You can, you know, just do it. You can ship installers. You can use online software updaters. You can use binary diffs and put it back together at the other end. The only thing we care about is that when you're done doing your delivery at the user system, it's exactly the same thing that you started with.

And then somebody, you hope, will run this on the user system. Now this is a really important point. Code signing is about running code. This is not about stuff sitting on the hard drive. Code signing will help you verify things on the disk, but that's not its primary function. The primary function of code signing functionality is to work with code that's actually running.

You make calls into a verification API, give it handles for the running code, the process, whatever else it is, and out pops an outcome which is pretty much either, yep, it's there, this is really its identity, and these are the conditions that you placed in it, and they're fine, or you get an astonishing variety of error codes that tell you that things aren't so, and that something means that this piece of code really can't be identified. Amen.

I'll try to show you what this really means. I hope nobody here is scared of terminal and the command line. Demo system, please. Thank you. All right. So as I said, there's a new command called code sign. It has a man page, so if you don't mind that kind of thing, go read it. It'll explain everything to you. And I made a little program called CSTest, one of those things that only lives to demonstrate what's going on here.

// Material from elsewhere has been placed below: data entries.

Source: an optimization exercise on an open RTL-to-GDS flow (aim: small area and a short achievable clock period). Production flows keep margins and buffers that such runs may drop.
In this exercise RTL edits were held to simulation tests only and were not proved equivalent to the original.
Power figures rest on the tool's default switching activity, not on a simulated workload.

$ cat flow/design.v
package fetch_dispatch_pkg;
    localparam int ROB_DEPTH  = 8;
    localparam int TAG_W      = 3;
    localparam int PC_W       = 7;
    localparam int IMEM_DEPTH = 128;
    localparam int CNT_W      = 4;
    localparam logic [6:0] OP_R    = 7'b0110011;
    localparam logic [6:0] OP_LOAD = 7'b0000011;
    localparam logic [6:0] F7_ADD = 7'b0000000;
    localparam logic [6:0] F7_SUB = 7'b0100000;
    localparam logic [6:0] F7_MUL = 7'b0000001;
endpackage
Source: an optimization exercise on an open RTL-to-GDS flow (aim: small area, a short achievable clock period and few clock cycles per item). Production flows keep margins and buffers that such runs may drop. Power and IR drop assume default switching activity.

==> module horizontal_antialias_fir_core, before the edit <==
module horizontal_antialias_fir_core (
  input  logic        clk,
  input  logic        rst_n,
  input  logic        in_valid,
  output logic        in_ready,
  input  logic [7:0]  red_in,
  input  logic [7:0]  green_in,
  input  logic [7:0]  blue_in,
  output logic        out_valid,
  input  logic        out_ready,
  output logic [7:0]  red_out,
  output logic [7:0]  green_out,
  output logic [7:0]  blue_out,
  output logic        line_end,
  input  logic        cfg_psel,
  input  logic        cfg_penable,
  input  logic        cfg_pwrite,
  input  logic [2:0]  cfg_paddr,
  input  logic [31:0] cfg_pwdata,
  output logic [31:0] cfg_prdata,
  output logic        cfg_pready
);
  logic [1:0]  filter_sel_r;
  logic [12:0] line_width_r;
  logic [11:0] col_r;
  logic [23:0] p0_r, p1_r, p2_r, p3_r, p4_r;    
  logic        v2_r, v3_r, v4_r;                
  logic        t2_r, t3_r, t4_r;                
  logic        f_r;                             
  logic [24:0] o_r;                             
  logic        ov_r;
  logic [23:0] px;
  logic [23:0] filt;
  logic [1:0]  fsel;
  logic        o_free;
  logic        in_acc;
  logic        cfg_wr;
  logic [12:0] col_inc;
  logic        last;
  logic        use_filt;
  logic        emit;
  logic        flush_all;
  logic        flush_lo;
  logic        shift_hi;
  logic        shift_lo;
  assign px = {red_in, green_in, blue_in};
  assign cfg_pready = 1'b1;
  assign cfg_wr     = cfg_psel && cfg_penable && cfg_pwrite;
  assign cfg_prdata = cfg_paddr[2] ? {19'd0, line_width_r} : {30'd0, filter_sel_r};
  always_ff @(posedge clk) begin
    if (!rst_n) begin
      filter_sel_r <= 2'd0;
      line_width_r <= 13'd640;
    end else if (cfg_wr) begin
      if (cfg_paddr[2]) line_width_r <= cfg_pwdata[12:0];
      else              filter_sel_r <= cfg_pwdata[1:0];
    end
  end
  assign col_inc  = {1'b0, col_r} + 13'd1;
  assign last     = col_inc[12] || (col_inc >= line_width_r);
  assign use_filt = (col_r >= 12'd4) && (col_inc <= line_width_r);
  assign o_free   = !ov_r || out_ready;
  assign in_ready = !v2_r || o_free;
  assign in_acc   = in_valid && in_ready;
  assign emit     = o_free && v2_r;
  assign flush_all = v4_r && t4_r;
  assign flush_lo  = v3_r && t3_r;
  assign shift_hi  = in_acc || ((!v2_r || emit) && flush_all);
  assign shift_lo  = shift_hi || ((!v2_r || emit) && flush_lo);
  assign fsel = f_r ? filter_sel_r : 2'd0;
  for (genvar l = 0; l < 3; l++) begin : g_lane
    hafir_lane u_lane (
      .filter_sel (fsel),
      .a          (p0_r[l*8 +: 8]),
      .b          (p1_r[l*8 +: 8]),
      .c          (p2_r[l*8 +: 8]),
      .d          (p3_r[l*8 +: 8]),
      .e          (p4_r[l*8 +: 8]),
      .filt       (filt[l*8 +: 8])
    );
  end
  always_ff @(posedge clk) begin
    if (!rst_n) begin
      v2_r  <= 1'b0;
      v3_r  <= 1'b0;
      v4_r  <= 1'b0;
      col_r <= 12'd0;
    end else begin
      if (shift_lo) begin
        v2_r <= v3_r;
        v3_r <= v4_r && shift_hi;
      end else if (emit) begin
        v2_r <= 1'b0;
      end
      if (shift_hi) v4_r <= in_acc;
      if (in_acc) col_r <= last ? 12'd0 : col_inc[11:0];
    end
  end
  always_ff @(posedge clk) begin
    if (shift_lo) begin
      p0_r <= p1_r;
      p1_r <= p2_r;
      p2_r <= p3_r;
      p3_r <= p4_r;
      t2_r <= t3_r;
      t3_r <= t4_r;
      f_r  <= in_acc && use_filt;
    end
    if (shift_hi) begin
      p4_r <= px;
      t4_r <= last;
    end
  end
  always_ff @(posedge clk) begin
    if (!rst_n) ov_r <= 1'b0;
    else        ov_r <= emit || (ov_r && !out_ready);
  end
  always_ff @(posedge clk) begin
    if (o_free) o_r <= {filt, t2_r};
  end
  assign out_valid = ov_r;
  assign red_out   = o_r[24:17];
  assign green_out = o_r[16:9];
  assign blue_out  = o_r[8:1];
  assign line_end  = o_r[0];
endmodule
clock: 8.5 ns
lec_check: 0
cap_margin: 20
core_margin: 2
core_utilization: 40
setup_slack_margin: 4.5
slew_margin: 20
run.sh (not shown) runs the stock make flow with config.mk's settings and CLKGATE_MAP_FILE= SYNTH_SCRIPT=/design/flow/synth_recipe.tcl, a recipe that flattens the netlist after the stock synthesis.
Rerun with:
--- a/flow/design.v
+++ b/flow/design.v
@@ -62,32 +62,28 @@
   output logic [31:0] cfg_prdata,
   output logic        cfg_pready
 );
   logic [1:0]  filter_sel_r;
   logic [12:0] line_width_r;
   logic [11:0] col_r;
-  logic [23:0] p0_r, p1_r, p2_r, p3_r, p4_r;    
-  logic        v2_r, v3_r, v4_r;                
-  logic        t2_r, t3_r, t4_r;                
-  logic        f_r;                             
-  logic [24:0] o_r;                             
+  logic [23:0] w0_r, w1_r, w2_r, w3_r;    
+  logic        v2_r, v3_r;                
+  logic        t2_r, t3_r;                
+  logic [24:0] o_r;                       
   logic        ov_r;
   logic [23:0] px;
   logic [23:0] filt;
   logic [1:0]  fsel;
   logic        o_free;
   logic        in_acc;
   logic        cfg_wr;
   logic [12:0] col_inc;
   logic        last;
   logic        use_filt;
   logic        emit;
-  logic        flush_all;
-  logic        flush_lo;
-  logic        shift_hi;
-  logic        shift_lo;
+  logic        shift;
   assign px = {red_in, green_in, blue_in};
   assign cfg_pready = 1'b1;
   assign cfg_wr     = cfg_psel && cfg_penable && cfg_pwrite;
   assign cfg_prdata = cfg_paddr[2] ? {19'd0, line_width_r} : {30'd0, filter_sel_r};
   always_ff @(posedge clk) begin
     if (!rst_n) begin
@@ -101,59 +97,49 @@
   assign col_inc  = {1'b0, col_r} + 13'd1;
   assign last     = col_inc[12] || (col_inc >= line_width_r);
   assign use_filt = (col_r >= 12'd4) && (col_inc <= line_width_r);
   assign o_free   = !ov_r || out_ready;
   assign in_ready = !v2_r || o_free;
   assign in_acc   = in_valid && in_ready;
-  assign emit     = o_free && v2_r;
-  assign flush_all = v4_r && t4_r;
-  assign flush_lo  = v3_r && t3_r;
-  assign shift_hi  = in_acc || ((!v2_r || emit) && flush_all);
-  assign shift_lo  = shift_hi || ((!v2_r || emit) && flush_lo);
-  assign fsel = f_r ? filter_sel_r : 2'd0;
+  assign emit     = o_free && v2_r && (in_acc || t2_r || (v3_r && t3_r));
+  assign shift    = in_acc || ((!v3_r || t3_r) && (emit || (!v2_r && v3_r)));
+  assign fsel = (in_acc && use_filt) ? filter_sel_r : 2'd0;
   for (genvar l = 0; l < 3; l++) begin : g_lane
     hafir_lane u_lane (
       .filter_sel (fsel),
-      .a          (p0_r[l*8 +: 8]),
-      .b          (p1_r[l*8 +: 8]),
-      .c          (p2_r[l*8 +: 8]),
-      .d          (p3_r[l*8 +: 8]),
-      .e          (p4_r[l*8 +: 8]),
+      .a          (w0_r[l*8 +: 8]),
+      .b          (w1_r[l*8 +: 8]),
+      .c          (w2_r[l*8 +: 8]),
+      .d          (w3_r[l*8 +: 8]),
+      .e          (px[l*8 +: 8]),
       .filt       (filt[l*8 +: 8])
     );
   end
   always_ff @(posedge clk) begin
     if (!rst_n) begin
       v2_r  <= 1'b0;
       v3_r  <= 1'b0;
-      v4_r  <= 1'b0;
       col_r <= 12'd0;
     end else begin
-      if (shift_lo) begin
+      if (shift) begin
         v2_r <= v3_r;
-        v3_r <= v4_r && shift_hi;
+        v3_r <= in_acc;
       end else if (emit) begin
         v2_r <= 1'b0;
       end
-      if (shift_hi) v4_r <= in_acc;
       if (in_acc) col_r <= last ? 12'd0 : col_inc[11:0];
     end
   end
   always_ff @(posedge clk) begin
-    if (shift_lo) begin
-      p0_r <= p1_r;
-      p1_r <= p2_r;
-      p2_r <= p3_r;
-      p3_r <= p4_r;
+    if (shift) begin
+      w0_r <= w1_r;
+      w1_r <= w2_r;
+      w2_r <= w3_r;
+      w3_r <= px;
       t2_r <= t3_r;
-      t3_r <= t4_r;
-      f_r  <= in_acc && use_filt;
-    end
-    if (shift_hi) begin
-      p4_r <= px;
-      t4_r <= last;
+      t3_r <= last;
     end
   end
   always_ff @(posedge clk) begin
     if (!rst_n) ov_r <= 1'b0;
     else        ov_r <= emit || (ov_r && !out_ready);
   end
What happened: The new run ran to the end with no violations. Register-to-register slack loses 2.5 ns. Clock power is lower by 9.8%. Synthesized area shrinks by 7.9%. Sequential share of layout area fell by 4.2 points. Total power decreases by 12%. Utilization climbs by 1.6 points. Non-clock buffer count grows by 17. Synthesized cell count fell by 5.5%.
No run of this note included a check of the RTL's function; only the layout flow was run.

[re-timing with driven ports]
The flow's constraints put no driver on any port. The routed layouts listed below were extracted and timed again, unchanged, in two steps.
Step 1: set_driving_cell puts a clkbuf_16 on clk and a buf_2 on each other input, an assumption about the parent block.
Step 2 also shifts input and output timing later by t, the mid clock arrival at the registers, as if the neighbouring blocks saw the same clock.
a / b / c = no drivers / after step 1 / after step 2; a / b = the first two.
run | shift t [ns] | setup WS [ns] | hold WS [ns] | worst register clock-pin slew, ns | pins driven straight from the clock port
the first run | 0.491 | 4.155 / 4.155 / 4.155 | 0.429 / 0.429 / 0.429 | 0.08 / 0.08 | 1
the second run | 0.478 | 1.665 / 1.665 / 1.275 | 0.451 / 0.451 / 0.451 | 0.07 / 0.07 | 1
After both steps setup and hold are still met in every run listed. For the second run, which loses most, drivers alone change the setup slack by 0.000 ns; drivers and shift together by -0.390 ns.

Right now, since I just built it, CSTest isn't signed. So code sign dash v does a verification of the code signature, and well, it's not signed. So just for the few of you who have never been annoyed by keychain calls, let me show you what happens when a program isn't signed. Let's make a little keychain item here, call it foo, doesn't much matter. And one of the few things that CSTest knows how to do is it can retrieve a keychain item.

You've all seen this dialogue. This is the, hey, no, this CSTest program has never tried to access this item before. Do you really want to give it access? And if you click on always allow, then the system remembers that from now on, CSTest is allowed access to the keychain item.

And if you do this again, then you don't get the dialogue again, thankfully. And everything's cool. That is, until you want to change something. I mean, we all have been through this. This is the source of CSTest. And somebody just told you to change the program to, I don't know, put a disclaimer in.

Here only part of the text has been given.